Revolutionary Discovery: Shellfish Cancers Spread like Viruses for Centuries – Potential Game Changer in Human Cancer Treatment

2023-10-12 17:10:04

Scientists have discovered cancers that have been spreading like viruses for centuries among species of shellfish, a revolutionary discovery that could change the way cancer is treated in humans.

A study found two strains of an ancient form of leukemia-like cancer that has been spreading silently among shellfish for centuries.

According to the study recently published in the journal Nature Cancer, scientists at the Wellcome Sanger Institute in the United Kingdom and the University of Santiago de Compostela in Spain collaborated with experts in several other countries to use DNA sequencing to examine the extent to which ancient cancers have silently spread among snails since ancient times.

Contagious cancer is just a fluke in the natural world, and occurs in a limited number of animal species. But the latest discovery in oysters raises the possibility that there are more similar forms of cancer that pose a potential threat to humans.

As far as scientists know, cancer can only be transmitted to humans in extremely rare cases.

By collecting around 7,000 cockles at 36 sites from 11 countries including Spain, Portugal, the UK, Ireland and Morocco, the team was able to find two different types of transmissible bivalve tumors.

Some cancer cells contain more or fewer chromosomes than others, the result of generations of cell division and other abnormal changes in the genetics of cancer cells.

The team discovered that the genomes of transmissible bivalve tumors are highly unstable.

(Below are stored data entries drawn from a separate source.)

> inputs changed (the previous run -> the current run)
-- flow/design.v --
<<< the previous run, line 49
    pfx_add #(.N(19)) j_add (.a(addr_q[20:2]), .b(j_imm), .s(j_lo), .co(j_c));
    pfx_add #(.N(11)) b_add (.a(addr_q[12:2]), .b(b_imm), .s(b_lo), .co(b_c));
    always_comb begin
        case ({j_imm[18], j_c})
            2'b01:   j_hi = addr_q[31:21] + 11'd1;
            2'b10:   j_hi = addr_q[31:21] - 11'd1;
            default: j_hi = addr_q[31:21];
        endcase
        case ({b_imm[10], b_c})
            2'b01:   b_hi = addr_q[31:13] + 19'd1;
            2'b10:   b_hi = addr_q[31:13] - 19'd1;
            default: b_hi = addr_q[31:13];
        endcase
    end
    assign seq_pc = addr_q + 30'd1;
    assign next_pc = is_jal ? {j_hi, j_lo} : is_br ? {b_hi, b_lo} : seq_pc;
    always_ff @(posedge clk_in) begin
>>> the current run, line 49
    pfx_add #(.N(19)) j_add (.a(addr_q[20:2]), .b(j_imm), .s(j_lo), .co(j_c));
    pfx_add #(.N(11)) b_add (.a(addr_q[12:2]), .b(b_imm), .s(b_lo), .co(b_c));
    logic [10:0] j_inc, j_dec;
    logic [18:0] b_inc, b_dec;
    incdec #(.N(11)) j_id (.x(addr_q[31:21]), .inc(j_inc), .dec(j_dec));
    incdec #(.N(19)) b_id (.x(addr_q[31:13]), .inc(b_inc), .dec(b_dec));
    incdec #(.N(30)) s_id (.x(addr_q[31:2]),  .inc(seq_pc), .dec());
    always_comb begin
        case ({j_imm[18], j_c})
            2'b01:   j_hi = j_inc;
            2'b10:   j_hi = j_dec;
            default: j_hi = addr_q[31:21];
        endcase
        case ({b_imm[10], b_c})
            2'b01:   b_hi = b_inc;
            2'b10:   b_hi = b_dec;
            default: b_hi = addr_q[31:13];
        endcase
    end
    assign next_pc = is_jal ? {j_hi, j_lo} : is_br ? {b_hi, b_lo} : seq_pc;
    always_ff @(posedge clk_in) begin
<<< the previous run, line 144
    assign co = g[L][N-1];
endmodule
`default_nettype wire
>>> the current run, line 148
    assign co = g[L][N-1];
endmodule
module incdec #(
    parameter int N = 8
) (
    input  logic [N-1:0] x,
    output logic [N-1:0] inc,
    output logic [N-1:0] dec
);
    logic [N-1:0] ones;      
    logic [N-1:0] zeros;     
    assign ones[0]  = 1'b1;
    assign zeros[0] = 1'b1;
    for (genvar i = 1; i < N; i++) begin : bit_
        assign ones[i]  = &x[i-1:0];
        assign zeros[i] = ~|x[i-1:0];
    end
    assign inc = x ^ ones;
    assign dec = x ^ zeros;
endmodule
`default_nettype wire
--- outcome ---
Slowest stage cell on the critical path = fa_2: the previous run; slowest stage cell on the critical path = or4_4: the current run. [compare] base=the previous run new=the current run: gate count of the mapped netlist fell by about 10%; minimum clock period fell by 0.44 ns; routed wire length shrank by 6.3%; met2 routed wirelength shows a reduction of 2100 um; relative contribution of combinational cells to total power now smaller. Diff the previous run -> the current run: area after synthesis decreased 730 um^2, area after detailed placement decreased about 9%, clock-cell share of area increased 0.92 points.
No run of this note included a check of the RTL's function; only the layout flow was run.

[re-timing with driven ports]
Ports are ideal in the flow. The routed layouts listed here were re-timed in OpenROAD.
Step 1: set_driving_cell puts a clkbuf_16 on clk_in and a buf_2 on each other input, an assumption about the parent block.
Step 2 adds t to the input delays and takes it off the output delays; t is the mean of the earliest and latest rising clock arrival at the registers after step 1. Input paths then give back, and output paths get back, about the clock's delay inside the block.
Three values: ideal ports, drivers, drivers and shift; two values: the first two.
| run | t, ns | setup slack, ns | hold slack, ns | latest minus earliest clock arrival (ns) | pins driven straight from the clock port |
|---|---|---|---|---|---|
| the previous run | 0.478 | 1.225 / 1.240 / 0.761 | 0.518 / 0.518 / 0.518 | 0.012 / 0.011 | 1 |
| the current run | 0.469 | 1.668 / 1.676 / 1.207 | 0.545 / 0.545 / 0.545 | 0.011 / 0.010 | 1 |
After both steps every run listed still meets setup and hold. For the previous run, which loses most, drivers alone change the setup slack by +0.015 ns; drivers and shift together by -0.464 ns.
From an optimization exercise on the open Yosys and OpenROAD flow, aimed at small area; shortcuts taken in it are not production practice.
Only simulation tests tie the RTL to the original design; equivalence was not proved.
No activity file was given, so power comes from the tool's default toggle rates. The clock port is modelled as an ideal driver; clocking choices that lean on that would not hold on a real chip.

File: design/flow/config.mk
export PLATFORM = sky130hd
export DESIGN_NAME = apb_slave_mem
export DESIGN_NICKNAME = apb_slave_mem
export VERILOG_FILES = /design/flow/design.v
export SDC_FILE = /design/flow/constraint.sdc
export NUM_CORES = 4
export LEC_CHECK = 0
export CAP_MARGIN = 5
export CORE_MARGIN = 2
export CORE_UTILIZATION = 40
export SLEW_MARGIN = 5
export SYNTH_HIERARCHICAL = 1
File: design/flow/constraint.sdc
create_clock -name core_clock -period 12.0 [get_ports {pclk}]
set_input_delay 2.4000 -clock core_clock [delete_from_list [all_inputs] [get_ports {pclk}]]
set_output_delay 2.4000 -clock core_clock [all_outputs]
set_load 0.01 [all_outputs]
This design comes from an exercise in tuning for small area, a short achievable clock period and few clock cycles per item on the open sky130 flow, not from production work. In this exercise RTL edits were held to simulation tests only and were not proved equivalent to the original. Power is estimated from default activity; no workload was simulated.

===== design.v =====
package csd_pkg;
	localparam int MAX_DECKS   = 8;
	localparam int DECK_CARDS  = 52;
	localparam int SUIT_COUNT  = 4;
	localparam int RANK_COUNT  = 13;
	localparam int STORE_DEPTH = MAX_DECKS * DECK_CARDS;
	localparam int ADDR_W      = 9;
	localparam int RND_W       = 31;
	localparam int CFG_W       = 9;
	localparam logic [1:0] OP_DEAL    = 2'd0;
	localparam logic [1:0] OP_LOAD    = 2'd1;
	localparam logic [1:0] OP_ARM     = 2'd2;
	localparam logic [1:0] OP_STEP    = 2'd3;
	localparam logic REG_DECK_COUNT   = 1'b0;
	localparam logic REG_CUT_POSITION = 1'b1;
	typedef struct packed {
		logic [1:0]       op;
		logic [RND_W-1:0] random_value;
	} req_t;
	typedef struct packed {
		logic              card_valid;
		logic [3:0]        card_rank;
		logic [1:0]        card_suit;
		logic [ADDR_W-1:0] cards_left;
		logic              reshuffle_needed;
		logic              shuffle_busy;
	} rsp_t;
	typedef struct packed {
		logic [1:0] suit;
		logic [3:0] rank;
	} card_t;
	typedef struct packed {
		logic              we;
		logic [ADDR_W-1:0] addr;
		card_t             data;
	} ram_wr_t;
	typedef struct packed {
		logic              re;
		logic [ADDR_W-1:0] addr;
	} ram_rd_t;
endpackage
From an optimization exercise on the open Yosys and OpenROAD flow, aimed at small area and few clock cycles per item; shortcuts taken in it are not production practice.
Only simulation tests tie the RTL to the original design; equivalence was not proved.

// piecewise_linear_interpolator_core
module piecewise_linear_interpolator_core (
    input  logic                                i_clk,
    input  logic                                i_rst_n,
    input  logic                                start,
    output logic                                busy,
    input  logic signed [plc_pkg::SAMPLE_W-1:0] i_sample_in,
    output logic                                o_done,
    output logic signed [plc_pkg::VALUE_W-1:0]  o_curve_value,
    output logic [plc_pkg::SEG_W-1:0]           o_segment_index,
    output logic                                o_zero_width_error,
    output logic                                o_overflow_flag,
    input  logic                                i_cfg_valid,
    output logic                                o_cfg_ready,
    input  logic [plc_pkg::CFG_IDX_W-1:0]       i_cfg_index,
    input  logic [plc_pkg::CFG_DATA_W-1:0]      i_cfg_data
);
    logic [6:0][15:0] w_px;
    logic [6:0][15:0] w_py;
    logic [2:0]       w_count;
    logic             f_valid;
    logic [5:0]       f_tag;
    logic [31:0]      f_dvd;
    logic [15:0]      f_dvs;
    logic             d_valid;
    logic [5:0]       d_tag;
    logic [31:0]      d_quo;
    logic             r_busy;
    always_ff @(posedge i_clk) begin
        if (!i_rst_n) r_busy <= 1'b1;
        else          r_busy <= 1'b0;
    end
    assign busy        = r_busy;
    assign o_cfg_ready = 1'b1;
    plc_regs u_regs (
        .i_clk       (i_clk),
        .i_rst_n     (i_rst_n),
        .i_cfg_valid (i_cfg_valid),
  ...
Size in the first run: ~0.053 mm2 of cells after synthesis.
clock: 10.0 ns
lec_check: 0
abc_area: 1
cap_margin: 20
core_margin: 2
core_utilization: 40
place_density: 0.6
slew_margin: 20
standard.sh (not shown) runs the stock make flow with config.mk's settings and CLKGATE_MAP_FILE= SYNTH_SCRIPT=/design/flow/synth_recipe.tcl, a recipe that flattens the netlist after the stock synthesis.
==> flow/flow/run.sh <==
#!/bin/bash
# Layout flow: the standard synthesis, then the combinational logic between the registers
# is mapped again by ABC with a delay-targeted script (registers, their names and cell types
# are kept as the standard synthesis made them), then the standard layout from floorplan on.
# Each tool's output goes to a log file of its own in the work folder.
set -euo pipefail
cd "$(dirname "$0")/.."
WORK=$(pwd)
R=$WORK/orfs/results/${FLOW_PLATFORM}/piecewise_linear_interpolator_core/base
LIB=$FLOW_HOME/platforms/${FLOW_PLATFORM}/lib/sky130_fd_sc_hd__tt_025C_1v80.lib
YOSYS=$(command -v yosys || echo "$FLOW_HOME/../tools/install/yosys/bin/yosys")

# 1. standard synthesis
bash standard.sh synth > "$WORK/flow_synth.log" 2>&1

# 2. remap the combinational logic
cp "$R/1_2_yosys.v" "$WORK/synth_standard.v"
SEQ=$(grep -o 'sky130_fd_sc_hd__[a-z0-9_]*' "$WORK/synth_standard.v" | sort -u \
      | grep -E '__(df|edf|sdf|dl|conb)' | tr '\n' ' ')
DU=$(sed -n 's/^ *\(sky130_fd_sc_hd__[a-z0-9_]*\).*$/-dont_use \1/p' "$WORK/flow/dont_use.txt" | tr '\n' ' ')
cat > "$WORK/remap.ys" <<EOT
read_liberty -ignore_miss_func $LIB
read_verilog -sv $WORK/synth_standard.v
hierarchy -top $FLOW_TOP
setattr -mod -set blackbox 1 $SEQ
flatten
hierarchy -top $FLOW_TOP
opt_clean -purge
abc -script $WORK/flow/remap.abc -liberty $LIB $DU
read_liberty -lib -ignore_redef $LIB
opt_clean -purge
setundef -zero
hilomap -singleton -hicell sky130_fd_sc_hd__conb_1 HI -locell sky130_fd_sc_hd__conb_1 LO
splitnets
opt_clean -purge
insbuf -buf sky130_fd_sc_hd__buf_4 A X
check -assert
tee -o $WORK/remap_stat.txt stat -liberty $LIB
write_verilog -noattr -nohex -nodec $WORK/synth_remapped.v
EOT
"$YOSYS" -l "$WORK/flow_remap.log" -q "$WORK/remap.ys" > /dev/null 2>&1
cp "$WORK/synth_remapped.v" "$R/1_2_yosys.v"
rm -f "$R/1_synth.odb" "$R/1_synth.sdc"

# 3. standard layout from the remapped netlist
bash standard.sh > "$WORK/flow_layout.log" 2>&1
test -f "$WORK/out/final.def"
==> flow/flow/remap.abc <==
strash
dch -f
map -D 8000
topo
stime -c
buffer -c
upsize -c
dnsize -c
Other scripts of this flow, unchanged in this note and not shown: flow/flow/dont_use.txt
Testbench counts at the start, summed over its fixed seeds: cycles 17,024, items 16,000.
==> next run, changes <==
==> flow/flow/remap.abc (replaced) <==
strash
dch -f
map -D 6500
topo
stime -c
buffer -c
upsize -c
dnsize -c
Settings changed: CTS_CLUSTER_DIAMETER set to 100, CTS_CLUSTER_SIZE set to 20.
Outcome: Via count went down by about 2.2%; cell area falls by 5.8%; synthesized cell count barely changes; area after synthesis hardly moves; non-clock buffer count is lower by 166; die area is about the same; global-route usage barely changes; routed wire length shrinks by about 3%; clock skew went up by 0.042 ns.
==> next run, changes <==
--- a/flow/flow/run.sh
+++ b/flow/flow/run.sh
@@ -44,4 +44,4 @@
 
 # 3. standard layout from the remapped netlist
-bash standard.sh > "$WORK/flow_layout.log" 2>&1
+bash standard.sh "BUFFER_PORTS_ARGS=-buffer_cell sky130_fd_sc_hd__buf_2" finish > "$WORK/flow_layout.log" 2>&1
 test -f "$WORK/out/final.def"
==> flow/flow/remap.abc (replaced) <==
strash
dch -f
map -D 8000
topo
stime -c
buffer -c
upsize -c
dnsize -c
Design area rises by about 1.4%. Setup slack loses 0.26 ns. Die area is about the same. Core utilization rises by 0.62 points. Via count rises by about 0.6%. Wire length falls by about 0.6%.
==> next run, changes <==
--- a/flow/flow/run.sh
+++ b/flow/flow/run.sh
@@ -44,4 +44,4 @@
 
 # 3. standard layout from the remapped netlist
-bash standard.sh "BUFFER_PORTS_ARGS=-buffer_cell sky130_fd_sc_hd__buf_2" finish > "$WORK/flow_layout.log" 2>&1
+bash standard.sh > "$WORK/flow_layout.log" 2>&1
 test -f "$WORK/out/final.def"
==> flow/flow/remap.abc (replaced) <==
strash
dc2
dch -f
map -D 6500
topo
stime -c
buffer -c
upsize -c
dnsize -c
strash
dc2
dch -f
map -D 6500
topo
stime -c
buffer -c
upsize -c
dnsize -c
=> The new run reached the layout checks and failed them: negative setup slack; final area came out lower by about 1.6%; synthesized cell count is lower by about 7%; cell count shrinks by about 6%; utilization falls by 0.49 points; worst setup slack degrades by 1.2 ns; register-to-register slack is better by 0.63 ns; sequential share of layout area rose by 0.44 points.
==> next run, changes <==
--- a/flow/flow/run.sh
+++ b/flow/flow/run.sh
@@ -44,4 +44,4 @@
 
 # 3. standard layout from the remapped netlist
-bash standard.sh > "$WORK/flow_layout.log" 2>&1
+bash standard.sh "BUFFER_PORTS_ARGS=-buffer_cell sky130_fd_sc_hd__buf_2" finish > "$WORK/flow_layout.log" 2>&1
 test -f "$WORK/out/final.def"
==> flow/flow/remap.abc (replaced) <==
strash
dch -f
map -D 6500
topo
stime -c
buffer -c
upsize -c
dnsize -c
Settings changed: CTS_CLUSTER_SIZE 20 to 24.
Outcome:
- The new run went through all stages and came out clean
- register-to-register slack degrades by 0.02 ns
- via count went up by 5.9%
- flip-flop and latch count is unchanged
- global-route usage went up by 1.2 points
- die area went up by 0.89%
- setup slack improves by 1.4 ns
- count of clock-buffer cells in the layout went down by 7
- first-iteration DRC count went up by 1.6%
- hold slack degrades by 0.0038 ns

==> what the ideal ports hide <==
In the flow no input, the clock included, has a driving cell. The finished layouts below were timed again as built, in two steps. Step 1: set_driving_cell puts a clkbuf_16 on i_clk and a buf_2 on each other input, an assumption about the parent block. Step 2 also shifts input and output timing later by t, the mid clock arrival at the registers, as if the neighbouring blocks saw the same clock. Slacks: ideal / step 1 / step 2; pairs: ideal / step 1.
| run | t, ns | setup slack, ns | worst setup path at the end | pins driven straight from the clock port |
|---|---|---|---|---|
| the first run | 0.776 | 0.244 / 0.244 / 0.136 | input to register | 1 |
| the second run | 0.736 | 0.572 / 0.499 / 0.572 | input to register | 1 |
| the third run | 0.744 | 0.313 / 0.313 / 0.313 | register to register | 1 |
| the fourth run | 0.741 | -0.902 / -0.974 / -0.233 | register to output | 1 |
| the fifth run | 0.730 | 0.507 / 0.429 / 0.769 | input to register | 1 |
The setup slack of the first run, which loses most, moves by 0.000 ns with the drivers and by -0.108 ns with both steps.
Context: an optimization exercise on an open-source flow, tuned for small area, a short achievable clock period and few clock cycles per item. The choices shown serve that exercise and are no tape-out recipe. In this exercise RTL edits were held to simulation tests only and were not proved equivalent to the original. Power and IR drop assume default switching activity.

red:
==> flow/design.v <==
package polymul_pkg;
	localparam int GF_M = 8;                           
	localparam logic [GF_M-1:0] FIELD_POLY = 8'h1B;   
	localparam int COEFS = 5;                          
	localparam int DEPTH = 8;                          
	localparam int ADDR_W = 3;
	localparam int WORD_W = COEFS * GF_M;
	localparam int STEPS = DEPTH * DEPTH;              
	localparam int BUS_ADR_W = 5;                      
	localparam logic [1:0] REGION_A = 2'd0;
	localparam logic [1:0] REGION_B = 2'd1;
	localparam logic [1:0] REGION_C = 2'd2;
	localparam logic [1:0] REGION_CTRL = 2'd3;
	localparam int STAT_BUSY = 0;                      
	localparam int STAT_DONE = 1;
	typedef logic [GF_M-1:0] coef_t;
	typedef union packed {
		logic [WORD_W-1:0] raw;
		coef_t [COEFS-1:0] coef;
	} poly_word_u;
	typedef struct packed {
		logic cyc;
		logic stb;
		logic we;
		logic [BUS_ADR_W-1:0] adr;
		logic [WORD_W-1:0] dat;
	} wb_req_t;
	typedef struct packed {
		logic ack;
		logic [WORD_W-1:0] dat;
	} wb_rsp_t;
	typedef struct packed {
		logic en;
		logic [ADDR_W-1:0] addr;
		poly_word_u data;
	} mem_wr_t;
endpackage
module gf_kpre (
	input logic [7:0] a,
	output logic [26:0] p
);
	function automatic logic [2:0] pre2(input logic [1:0] y);
		pre2 = {y[1] ^ y[0], y[1], y[0]};
	endfunction
	function automatic logic [8:0] pre4(input logic [3:0] x);
		pre4 = {pre2(x[3:2] ^ x[1:0]), pre2(x[3:2]), pre2(x[1:0])};
	endfunction
	assign p = {pre4(a[7:4] ^ a[3:0]), pre4(a[7:4]), pre4(a[3:0])};
endmodule
module gf_kpost (
	input logic [26:0] d,
	output logic [7:0] p
);
	function automatic logic [2:0] post2(input logic [2:0] e);
		post2 = {e[1], e[0] ^ e[1] ^ e[2], e[0]};
	endfunction
	function automatic logic [6:0] post4(input logic [8:0] e);
		logic [2:0] l, h, m;
		l = post2(e[2:0]);
		h = post2(e[5:3]);
		m = post2(e[8:6]);
		post4 = {4'b0, l} ^ {2'b0, m ^ l ^ h, 2'b0} ^ {h, 4'b0};
	endfunction
	logic [6:0] l, h, m;
	logic [14:0] w;
	always_comb begin
		l = post4(d[8:0]);
		h = post4(d[17:9]);
		m = post4(d[26:18]);
		w = {8'b0, l} ^ {4'b0, m ^ l ^ h, 4'b0} ^ {h, 8'b0};
		for (int i = 14; i >= 8; i--)
			if (w[i])
				w = w ^ (15'h11B << (i - 8));
		p = w[7:0];
	end
endmodule
module gf_mac_array (
	input logic clk,
	input logic [319:0] a,
	input logic [319:0] b,
	output logic [15:0] c
);
	localparam int N = 40;
	logic [26:0] ap [N];
	logic [26:0] bp [N];
	logic [26:0] h [2][5];
	logic [26:0] h_q [2][5];
	logic [26:0] d [2];
	for (genvar i = 0; i < N; i++) begin : g_pre
		gf_kpre u_pa (.a(a[8*i +: 8]), .p(ap[i]));
		gf_kpre u_pb (.a(b[8*i +: 8]), .p(bp[i]));
	end
	logic [26:0] t [2][64];
	always_comb begin
		for (int r = 0; r < 2; r++) begin
			for (int i = 0; i < 64; i++)
				t[r][i] = (i < N) ? (ap[i] & bp[(r - i + N) % N]) : '0;
			for (int w = 32; w >= 8; w = w / 2)
				for (int k = 0; k < w; k++)
					t[r][k] = t[r][2*k] ^ t[r][2*k+1];
			for (int k = 0; k < 5; k++)
				h[r][k] = t[r][k];
		end
	end
	always_ff @(posedge clk) begin
		for (int r = 0; r < 2; r++)
			for (int k = 0; k < 5; k++)
				h_q[r][k] <= h[r][k];
	end
	always_comb begin
		d[0] = h_q[0][0] ^ h_q[0][1] ^ h_q[0][2] ^ h_q[0][3] ^ h_q[0][4];
		d[1] = h_q[1][0] ^ h_q[1][1] ^ h_q[1][2] ^ h_q[1][3] ^ h_q[1][4];
	end
	for (genvar r = 0; r < 2; r++) begin : g_post
		gf_kpost u_post (.d(d[r]), .p(c[8*r +: 8]));
	end
endmodule
From an optimization exercise on the open Yosys and OpenROAD flow, aimed at small area, a short achievable clock period and few clock cycles per item; shortcuts taken in it are not production practice. Function was checked by simulation only, so behaviour that the tests miss may differ from the original. Power is estimated from default activity; no workload was simulated.

==> run a <==
==> flow/design.v (excerpt) <==
module calc_top (
	input  wire                                c_clk,
	input  wire                                rst_n,
	input  wire [4*4-1:0]  in_cmd,
	input  wire [4*32-1:0] in_data,
	output wire [4*2-1:0] out_resp,
	output wire [4*32-1:0] out_data
);
	localparam integer W = 32;
	function automatic [W-1:0] bitrev(input [W-1:0] x);
		integer k;
		for (k = 0; k < W; k = k + 1) bitrev[k] = x[W-1-k];
	endfunction
	genvar i;
	generate
		for (i = 0; i < 4; i = i + 1) begin : g_port
			wire [4-1:0] cmd = in_cmd[i*4 +: 4];
			wire [W-1:0]           din = in_data[i*W +: W];
			reg              op2;      
			reg              k_sub;    
			reg              k_add;    
			reg              k_sh;     
			reg              k_shr;    
			reg  [2-1:0] resp;    
			reg  [W-1:0]     r;        
			wire [W-1:0]  sum;
			wire          err;
			add_sub_unit u_add (.a(r), .b(din), .ci(1'b0), .inv(k_sub), .s(sum), .co(err));
			wire [W-1:0]  nshl;    
			shift_unit u_shift (.a(r), .n(din[5-1:0]), .ny(nshl));
			wire          start = !op2 && (cmd != 4'd0);
			wire          sel_n_d = op2 && ((k_add && !err) || (k_sh && !k_shr));
			wire          sel_r_d = op2 && k_shr;
			wire          cap_r = (cmd == 4'd6);
			wire [W-1:0]  r_nxt;
			unit_dispatch u_mux (.s_a(!op2 && !cap_r), .s_ar(!op2 && cap_r), .s_b(op2 && k_sh),
				.s_c(op2 && !k_sh),
				.a(din ^ {W{cmd == 4'd2}}), .ar(din), .nb(nshl), .c(sum), .y(r_nxt));
			always @(posedge c_clk or negedge rst_n) begin
				if (!rst_n) begin
					op2   <= 1'b0;
					resp  <= 2'd0;
				end else begin
					op2   <= start;
					if (!op2)
						resp <= 2'd0;
					else if (k_add)
						resp <= err ? 2'd2 : 2'd1;
					else if (k_sh)
						resp <= 2'd1;
					else
						resp <= 2'd3;
				end
			end
			always @(posedge c_clk) begin
				k_sub <= (cmd == 4'd2);
				k_add <= (cmd == 4'd1) || (cmd == 4'd2);
				k_sh  <= (cmd == 4'd5) || (cmd == 4'd6);
				k_shr <= (cmd == 4'd6);
				r     <= r_nxt;
			end
			assign out_resp[i*2 +: 2] = resp;
			wire [W-1:0]  r_rev = bitrev(r);
			genvar j;
			for (j = 0; j < 4; j = j + 1) begin : g_out
				resp_router #(.N(W/4)) u_out (
					.c_clk   (c_clk),
					.rst_n   (rst_n),
					.sel_n_d (sel_n_d),
					.sel_r_d (sel_r_d),
					.r_n     (r[j*W/4 +: W/4]),
					.r_r     (r_rev[j*W/4 +: W/4]),
					.y       (out_data[i*W + j*W/4 +: W/4])
				);
			end
		end
	endgenerate
endmodule
export LEC_CHECK = 0
export CAP_MARGIN = 20
export CORE_MARGIN = 2
export CORE_UTILIZATION = 40
export SETUP_SLACK_MARGIN = 2.6
export SLEW_MARGIN = 20
export SYNTH_HIERARCHICAL = 1
export SYNTH_MINIMUM_KEEP_SIZE = 0
create_clock -name core_clock -period 5.0 [get_ports {c_clk}]
standard.sh (not shown) runs the stock make flow with config.mk's settings and CLKGATE_MAP_FILE= SYNTH_SCRIPT=/design/flow/synth_recipe.tcl, a recipe that flattens the netlist after the stock synthesis.
==> flow/flow/run.sh <==
#!/bin/bash
# The standard layout, except that the input and output ports get a plain
# buf_1 as their buffer instead of the flow's default delay buffer.
set -euo pipefail
export BUFFER_PORTS_ARGS="-buffer_cell sky130_fd_sc_hd__buf_1"
bash standard.sh > standard.log 2>&1
==> run b: changes against run a <==
Settings changed: SETUP_SLACK_MARGIN 2.6 to 2.5.
==> run c: changes against run a <==
Settings changed: CTS_BUF_LIST from default to sky130_fd_sc_hd__clkbuf_8, SETUP_SLACK_MARGIN 2.6 to 2.5.
==> flow_summary_export.csv <==
group,metric,value,unit
outcome,outcome,"timing/DRC/antenna clean",
final_layout,seqCellArea,0.00402,sq mm
clocking,ctsResizeCount,64,
power,power_frac_clock,10.5,%
That was run b.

The number and size of chromosomes varied significantly between different tumors and between cells from the same tumor.

They found that some cells contain at least 11 chromosomes, others contain up to 354 chromosomes, while the number of chromosomes in normal cockle cells is 38.

“We have shown that there are two independent types of transmissible cancer, and we believe there are many different types,” said Dr. Alicia Brozos, co-first author, in a statement. “Getting a broader view of the different types of transmissible cancers could give us more insight into the circumstances.” Necessary for tumor development and long-term survival.

The team found that these cockle tumors are highly genetically unstable and contain varying numbers of chromosomes, which is unusual for cancers.

Dr. Daniel Garcia Soto, co-author of the study, said: “Our study showed that the cells in these cockle tumors contain highly variable amounts of genetic material, which is very unusual compared to other types of cancer. These cancers have undergone severe chromosomal changes and genetic reorganization.” “Continuously, perhaps for hundreds or thousands of years, which challenges the theory that cancers require stable genomes for long-term survival.”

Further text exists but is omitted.